#### DATA TO PROCESS
+---+

From an optimization exercise on the open Yosys and OpenROAD flow, aimed at small area, a short achievable clock period and few clock cycles per item; shortcuts taken in it are not production practice. The RTL was checked by simulation tests, not by an equivalence proof against the original design.

File: design/flow/config.mk
export PLATFORM = sky130hd
export DESIGN_NAME = cheby_fir_tdm
export DESIGN_NICKNAME = cheby_fir_tdm
export VERILOG_FILES = /design/flow/design.v
export SDC_FILE = /design/flow/constraint.sdc
export NUM_CORES = 4
export LEC_CHECK = 0
export CAP_MARGIN = 20
export CORE_MARGIN = 2
export CORE_UTILIZATION = 40
export SLEW_MARGIN = 20
File: design/flow/constraint.sdc
create_clock -name core_clock -period 10.0 [get_ports {clk30x}]
set_input_delay 2.0000 -clock core_clock [delete_from_list [all_inputs] [get_ports {clk30x}]]
set_output_delay 2.0000 -clock core_clock [all_outputs]
set_load 0.01 [all_outputs]
File: design/flow/design.v
package cheby_fir_pkg;
    function automatic int clog2(input int value);
        clog2 = (value <= 2) ? 1 : $clog2(value);
    endfunction
    typedef enum logic [2:0] {
        ST_IDLE  = 3'd0,
        ST_LOAD  = 3'd1,
        ST_MAC   = 3'd2,
        ST_DRAIN = 3'd3,
        ST_OUT   = 3'd4
    } fir_state_t;
    function automatic int acc_width(input int dw, input int cw, input int n);
        acc_width = dw + cw + clog2(n);
    endfunction
    function automatic longint round_half(input int frac);
        round_half = (frac > 0) ? (64'sd1 <<< (frac - 1)) : 64'sd0;
    endfunction
    function automatic longint coef_one(input int frac, input int cw);
        coef_one = (frac >= cw - 1) ? ((64'sd1 <<< (cw - 1)) - 64'sd1)
                                    : (64'sd1 <<< frac);
    endfunction
endpackage
module cheby_mac_unit
#(
    parameter int DW   = 16,
    parameter int CW   = 16,
    parameter int ACCW = 35,
    parameter int FRAC = 15,
    parameter int CHW  = 1
) (
    input  logic                 clk,
    input  logic                 rst,
    input  logic                 in_valid,
    input  logic                 in_clr,
    input  logic                 in_last,
    input  logic [CHW-1:0]       in_ch,
    input  logic signed [DW-1:0] x,
    input  logic signed [CW-1:0] h,
    output logic                 res_valid,
    output logic [CHW-1:0]       res_ch,
    output logic signed [DW-1:0] res_y,
    output logic                 res_sat
);
    localparam int PW = DW + CW;
    localparam int SW = ACCW + 1;
    localparam logic signed [SW-1:0] RND  = SW'(cheby_fir_pkg::round_half(FRAC));
    localparam logic signed [SW-1:0] MAXV = {{(SW-DW+1){1'b0}}, {(DW-1){1'b1}}};
    localparam logic signed [SW-1:0] MINV = {{(SW-DW+1){1'b1}}, {(DW-1){1'b0}}};
    logic [PW-1:0]          xe;
    logic [PW-1:0]          he;
    logic signed [PW-1:0]   prod_q;
    logic                   p_valid;
    logic                   p_clr;
    logic                   p_last;
    logic [CHW-1:0]         p_ch;
    logic signed [ACCW-1:0] prod_ext;
    logic signed [ACCW-1:0] acc_q;
    logic signed [SW-1:0]   sum;
    logic signed [SW-1:0]   shr;
    always_comb begin
        xe       = {{CW{x[DW-1]}}, x};
        he       = {{DW{h[CW-1]}}, h};
        prod_ext = {{(ACCW-PW){prod_q[PW-1]}}, prod_q};
    end
    always_ff @(posedge clk or negedge rst) begin
        if (!rst) begin
            prod_q    <= '0;
            p_valid   <= 1'b0;
            p_clr     <= 1'b0;
            p_last    <= 1'b0;
            p_ch      <= '0;
            acc_q     <= '0;
            res_valid <= 1'b0;
            res_ch    <= '0;
        end else begin
            p_valid   <= in_valid;
            p_clr     <= in_clr;
            p_last    <= in_last;
            p_ch      <= in_ch;
            if (in_valid) begin
                prod_q <= xe * he;
            end
            if (p_valid) begin
                acc_q <= p_clr ? prod_ext : acc_q + prod_ext;
            end
            res_valid <= p_valid & p_last;
            res_ch    <= p_ch;
        end
    end
    always_comb begin
        sum     = {acc_q[ACCW-1], acc_q} + RND;
        shr     = sum >>> FRAC;
        res_sat = 1'b0;
        res_y   = shr[DW-1:0];
        if (shr > MAXV) begin
            res_y   = MAXV[DW-1:0];
            res_sat = 1'b1;
        end else if (shr < MINV) begin
            res_y   = MINV[DW-1:0];
            res_sat = 1'b1;
        end
    end
endmodule
module cheby_fir_tdm
#(
    parameter  int N    = 8,
    parameter  int DW   = 16,
    parameter  int CW   = 16,
    parameter  int NCH  = 2,
    parameter  int FRAC = 15,
    localparam int AW   = cheby_fir_pkg::clog2(N),
    localparam int CHW  = cheby_fir_pkg::clog2(NCH),
    localparam int ACCW = cheby_fir_pkg::acc_width(DW, CW, N)
) (
    input  logic                clk30x,
    input  logic                rst,
    input  logic                donext,
    input  logic [NCH*DW-1:0]   xin,
    input  logic                coef_we,
    input  logic [AW-1:0]       coef_addr,
    input  logic [CW-1:0]       coef_data,
    output logic                busy,
    output logic                yvalid,
    output logic [NCH*DW-1:0]   yout,
    output logic [NCH*DW-1:0]   xin_d,
    output logic [NCH-1:0]      sat,
    output logic                overrun
);
    localparam logic [AW:0]    N_EXT    = (AW+1)'(N);
    localparam logic [AW-1:0]  TAP_LAST = AW'(N - 1);
    localparam logic [CHW-1:0] CH_LAST  = CHW'(NCH - 1);
    localparam logic [CW-1:0]  H_ONE    = CW'(cheby_fir_pkg::coef_one(FRAC, CW));
    cheby_fir_pkg::fir_state_t           state;
    logic [AW-1:0]        wr_ptr;
    logic [AW-1:0]        tap_cnt;
    logic [CHW-1:0]       ch_cnt;
    logic                 drain_cnt;
    logic [AW-1:0]        rd_idx;
    logic [AW-1:0]        old_idx;
    logic signed [DW-1:0] x_mem [NCH][N];
    logic signed [CW-1:0] h_reg [N];
    logic signed [DW-1:0] res_y [NCH];
    logic [NCH-1:0]       res_sat;
    logic                 mac_issue;
    logic                 mac_valid;
    logic [CHW-1:0]       mac_ch;
    logic signed [DW-1:0] mac_y;
    logic                 mac_sat;
    always_comb begin
        if (wr_ptr >= tap_cnt) begin
            rd_idx = wr_ptr - tap_cnt;
        end else begin
            rd_idx = AW'(({1'b0, wr_ptr} + N_EXT) - {1'b0, tap_cnt});
        end
        old_idx   = (wr_ptr == TAP_LAST) ? '0 : wr_ptr + AW'(1);
        mac_issue = (state == cheby_fir_pkg::ST_MAC);
    end
    cheby_mac_unit #(
        .DW   (DW),
        .CW   (CW),
        .ACCW (ACCW),
        .FRAC (FRAC),
        .CHW  (CHW)
    ) u_mac (
        .clk       (clk30x),
        .rst       (rst),
        .in_valid  (mac_issue),
        .in_clr    (tap_cnt == '0),
        .in_last   (tap_cnt == TAP_LAST),
        .in_ch     (ch_cnt),
        .x         (x_mem[ch_cnt][rd_idx]),
        .h         (h_reg[tap_cnt]),
        .res_valid (mac_valid),
        .res_ch    (mac_ch),
        .res_y     (mac_y),
        .res_sat   (mac_sat)
    );
    always_ff @(posedge clk30x or negedge rst) begin
        if (!rst) begin
            state     <= cheby_fir_pkg::ST_IDLE;
            busy      <= 1'b0;
            yvalid    <= 1'b0;
            overrun   <= 1'b0;
            yout      <= '0;
            xin_d     <= '0;
            sat       <= '0;
            wr_ptr    <= '0;
            tap_cnt   <= '0;
            ch_cnt    <= '0;
            drain_cnt <= 1'b0;
            res_sat   <= '0;
            for (int c = 0; c < NCH; c++) begin
                res_y[c] <= '0;
                for (int k = 0; k < N; k++) begin
                    x_mem[c][k] <= '0;
                end
            end
            for (int k = 0; k < N; k++) begin
                h_reg[k] <= (k == 0) ? H_ONE : '0;
            end
        end else begin
            yvalid <= 1'b0;
            if (donext && state != cheby_fir_pkg::ST_IDLE) begin
                overrun <= 1'b1;
            end
            if (mac_valid) begin
                res_y[mac_ch]   <= mac_y;
                res_sat[mac_ch] <= mac_sat;
            end
            unique case (state)
                cheby_fir_pkg::ST_IDLE: begin
                    if (coef_we && ({1'b0, coef_addr} < N_EXT)) begin
                        h_reg[coef_addr] <= coef_data;
                    end
                    if (donext) begin
                        for (int c = 0; c < NCH; c++) begin
                            x_mem[c][wr_ptr] <= xin[c*DW +: DW];
                        end
                        busy  <= 1'b1;
                        state <= cheby_fir_pkg::ST_LOAD;
                    end
                end
                cheby_fir_pkg::ST_LOAD: begin
                    tap_cnt <= '0;
                    ch_cnt  <= '0;
                    state   <= cheby_fir_pkg::ST_MAC;
                end
                cheby_fir_pkg::ST_MAC: begin
                    if (tap_cnt == TAP_LAST) begin
                        tap_cnt <= '0;
                        if (ch_cnt == CH_LAST) begin
                            ch_cnt    <= '0;
                            drain_cnt <= 1'b0;
                            state     <= cheby_fir_pkg::ST_DRAIN;
                        end else begin
                            ch_cnt <= ch_cnt + CHW'(1);
                        end
                    end else begin
                        tap_cnt <= tap_cnt + AW'(1);
                    end
                end
                cheby_fir_pkg::ST_DRAIN: begin
                    if (drain_cnt) begin
                        state <= cheby_fir_pkg::ST_OUT;
                    end else begin
                        drain_cnt <= 1'b1;
                    end
                end
                cheby_fir_pkg::ST_OUT: begin
                    for (int c = 0; c < NCH; c++) begin
                        yout[c*DW +: DW]  <= res_y[c];
                        xin_d[c*DW +: DW] <= x_mem[c][old_idx];
                    end
                    sat    <= res_sat;
                    yvalid <= 1'b1;
                    busy   <= 1'b0;
                    wr_ptr <= old_idx;
                    state  <= cheby_fir_pkg::ST_IDLE;
                end
                default: begin
                    state <= cheby_fir_pkg::ST_IDLE;
                end
            endcase
        end
    end
endmodule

+---+

Retype word for word everything in the listing above from the line that holds "if (donext &&" down to the line that holds "cheby_fir_pkg::ST_IDLE: begin". Keep both end lines and leave out the rest.

            if (donext && state != cheby_fir_pkg::ST_IDLE) begin
                overrun <= 1'b1;
            end
            if (mac_valid) begin
                res_y[mac_ch]   <= mac_y;
                res_sat[mac_ch] <= mac_sat;
            end
            unique case (state)
                cheby_fir_pkg::ST_IDLE: begin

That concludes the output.